Salesforce Einstein team open sources TransmogrifAI, their automated machine learning library

Salesforce has open sourced TransmogrifAI, their end-to-end automated machine learning library for structured data. This library is currently used in production to help power Salesforce Einstein AI platform. TransmogrifAI enables data scientists at Salesforce to transform customer data into meaningful, actionable predictions. Now, they have open-sourced this project to enable other developers and data scientists to build machine learning solutions at scale, fast.

TransmogrifAI is built on Scala and SparkML that automates data cleansing, feature engineering, and model selection to arrive at a performant model. It encapsulates five main components of the machine learning process:

salesforce-open-sources-transmogrifai-automated-machine-learning-library-img-0

Source: Salesforce Engineering

Feature Inference:

TransmogrifAI allows users to specify a schema for their data to automatically extract the raw predictor and response signals as “Features”. In addition to allowing for user-specified types, TransmogrifAI also does inference of its own. The strongly-typed features allow developers to catch a majority of errors at compile-time rather than run-time.

Transmogrification or automated feature engineering:

TransmogrifAI comes with a myriad of techniques for all the supported feature types ranging from phone numbers, email addresses, geo-location to text data. It also optimizes the transformations to make it easier for machine learning algorithms to learn from the data.

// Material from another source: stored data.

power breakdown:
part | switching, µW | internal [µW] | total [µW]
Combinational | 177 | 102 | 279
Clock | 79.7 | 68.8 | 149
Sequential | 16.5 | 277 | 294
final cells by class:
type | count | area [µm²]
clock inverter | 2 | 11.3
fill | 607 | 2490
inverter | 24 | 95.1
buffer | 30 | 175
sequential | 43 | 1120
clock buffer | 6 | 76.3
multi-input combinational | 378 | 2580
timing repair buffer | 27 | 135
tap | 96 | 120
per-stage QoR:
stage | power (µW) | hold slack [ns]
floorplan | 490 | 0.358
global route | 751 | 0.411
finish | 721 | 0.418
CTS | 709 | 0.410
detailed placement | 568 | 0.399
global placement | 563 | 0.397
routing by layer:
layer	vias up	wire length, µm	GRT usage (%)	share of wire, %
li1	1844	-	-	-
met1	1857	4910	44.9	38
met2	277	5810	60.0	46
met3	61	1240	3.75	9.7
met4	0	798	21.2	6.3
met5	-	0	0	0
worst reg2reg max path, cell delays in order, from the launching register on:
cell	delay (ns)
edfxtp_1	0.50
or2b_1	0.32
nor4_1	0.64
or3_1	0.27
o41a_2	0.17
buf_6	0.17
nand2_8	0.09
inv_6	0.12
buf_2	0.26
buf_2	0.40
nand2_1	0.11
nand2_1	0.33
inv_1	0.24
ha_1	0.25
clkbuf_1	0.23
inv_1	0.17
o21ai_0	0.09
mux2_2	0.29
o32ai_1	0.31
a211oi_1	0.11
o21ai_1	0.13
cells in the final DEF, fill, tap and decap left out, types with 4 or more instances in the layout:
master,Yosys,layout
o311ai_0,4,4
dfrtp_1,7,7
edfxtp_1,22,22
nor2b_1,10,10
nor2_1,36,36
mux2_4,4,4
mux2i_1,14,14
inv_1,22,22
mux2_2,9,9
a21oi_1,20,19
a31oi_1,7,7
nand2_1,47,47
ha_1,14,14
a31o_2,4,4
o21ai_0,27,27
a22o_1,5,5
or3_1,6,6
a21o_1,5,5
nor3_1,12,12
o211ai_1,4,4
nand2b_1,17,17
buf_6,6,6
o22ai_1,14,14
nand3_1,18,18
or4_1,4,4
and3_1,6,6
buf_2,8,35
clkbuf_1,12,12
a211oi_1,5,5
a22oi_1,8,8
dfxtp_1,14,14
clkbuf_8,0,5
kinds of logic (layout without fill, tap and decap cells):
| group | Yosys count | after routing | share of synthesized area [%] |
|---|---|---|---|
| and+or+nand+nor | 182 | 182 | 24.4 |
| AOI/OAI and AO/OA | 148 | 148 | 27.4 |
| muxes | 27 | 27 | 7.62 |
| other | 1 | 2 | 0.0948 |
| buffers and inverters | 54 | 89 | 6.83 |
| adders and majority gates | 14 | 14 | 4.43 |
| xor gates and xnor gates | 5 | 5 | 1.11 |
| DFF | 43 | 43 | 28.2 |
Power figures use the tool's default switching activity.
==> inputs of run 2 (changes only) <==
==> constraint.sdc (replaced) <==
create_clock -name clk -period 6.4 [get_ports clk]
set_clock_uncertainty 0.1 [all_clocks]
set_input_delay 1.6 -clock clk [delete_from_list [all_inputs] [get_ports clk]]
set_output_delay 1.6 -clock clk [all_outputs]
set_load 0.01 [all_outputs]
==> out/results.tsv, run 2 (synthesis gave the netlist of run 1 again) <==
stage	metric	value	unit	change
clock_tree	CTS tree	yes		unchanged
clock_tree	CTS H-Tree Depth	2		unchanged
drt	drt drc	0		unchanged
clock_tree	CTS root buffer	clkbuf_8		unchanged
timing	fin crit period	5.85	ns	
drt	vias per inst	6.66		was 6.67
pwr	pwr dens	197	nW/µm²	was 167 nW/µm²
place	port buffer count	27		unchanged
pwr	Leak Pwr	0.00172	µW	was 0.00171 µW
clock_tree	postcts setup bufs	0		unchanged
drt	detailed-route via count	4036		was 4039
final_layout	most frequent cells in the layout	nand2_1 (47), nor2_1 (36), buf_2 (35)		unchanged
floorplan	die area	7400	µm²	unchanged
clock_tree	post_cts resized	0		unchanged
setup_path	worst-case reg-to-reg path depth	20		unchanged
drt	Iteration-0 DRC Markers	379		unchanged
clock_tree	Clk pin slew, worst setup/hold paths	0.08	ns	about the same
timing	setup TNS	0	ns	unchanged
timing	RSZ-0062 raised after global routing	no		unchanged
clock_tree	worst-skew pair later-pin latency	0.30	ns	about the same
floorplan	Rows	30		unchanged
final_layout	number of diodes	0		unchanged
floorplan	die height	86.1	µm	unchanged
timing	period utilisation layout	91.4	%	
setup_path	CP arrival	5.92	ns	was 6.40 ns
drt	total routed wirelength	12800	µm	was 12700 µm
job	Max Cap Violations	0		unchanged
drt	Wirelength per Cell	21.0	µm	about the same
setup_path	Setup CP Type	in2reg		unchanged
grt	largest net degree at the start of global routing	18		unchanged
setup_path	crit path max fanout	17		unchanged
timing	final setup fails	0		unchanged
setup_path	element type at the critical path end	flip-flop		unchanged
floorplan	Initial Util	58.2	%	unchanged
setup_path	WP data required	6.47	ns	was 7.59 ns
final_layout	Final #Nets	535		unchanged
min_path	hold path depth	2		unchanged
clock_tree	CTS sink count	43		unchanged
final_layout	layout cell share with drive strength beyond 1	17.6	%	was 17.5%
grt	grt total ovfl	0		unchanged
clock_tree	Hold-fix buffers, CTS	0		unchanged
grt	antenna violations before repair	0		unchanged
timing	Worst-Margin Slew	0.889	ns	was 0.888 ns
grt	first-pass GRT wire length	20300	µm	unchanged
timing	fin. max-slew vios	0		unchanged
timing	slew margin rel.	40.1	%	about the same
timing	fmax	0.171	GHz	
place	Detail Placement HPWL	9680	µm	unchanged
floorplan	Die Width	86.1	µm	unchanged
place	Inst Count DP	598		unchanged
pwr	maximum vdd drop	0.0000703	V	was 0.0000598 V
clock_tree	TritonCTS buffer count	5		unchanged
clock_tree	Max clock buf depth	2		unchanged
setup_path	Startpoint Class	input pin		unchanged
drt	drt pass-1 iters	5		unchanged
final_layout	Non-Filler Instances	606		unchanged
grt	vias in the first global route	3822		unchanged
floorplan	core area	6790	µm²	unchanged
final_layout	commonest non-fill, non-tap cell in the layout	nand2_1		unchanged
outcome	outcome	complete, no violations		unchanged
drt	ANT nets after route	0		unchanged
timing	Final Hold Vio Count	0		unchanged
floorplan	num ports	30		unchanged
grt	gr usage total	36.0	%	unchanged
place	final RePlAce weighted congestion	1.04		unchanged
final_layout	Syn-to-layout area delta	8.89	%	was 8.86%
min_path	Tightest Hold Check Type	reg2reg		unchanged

Automated Feature Validation:

TransgmogrifAI has algorithms that perform automatic feature validation to remove features with little to no predictive power. These algorithms are useful when working with high dimensional and unknown data. They apply statistical tests based on feature types, and additionally, make use of feature lineage to detect and discard bias.

Automated Model Selection:

The TransmogrifAI Model Selector runs several different machine learning algorithms on the data and uses the average validation error to automatically choose the best one. It also automatically deals with the problem of imbalanced data by appropriately sampling the data and recalibrating predictions to match true priors.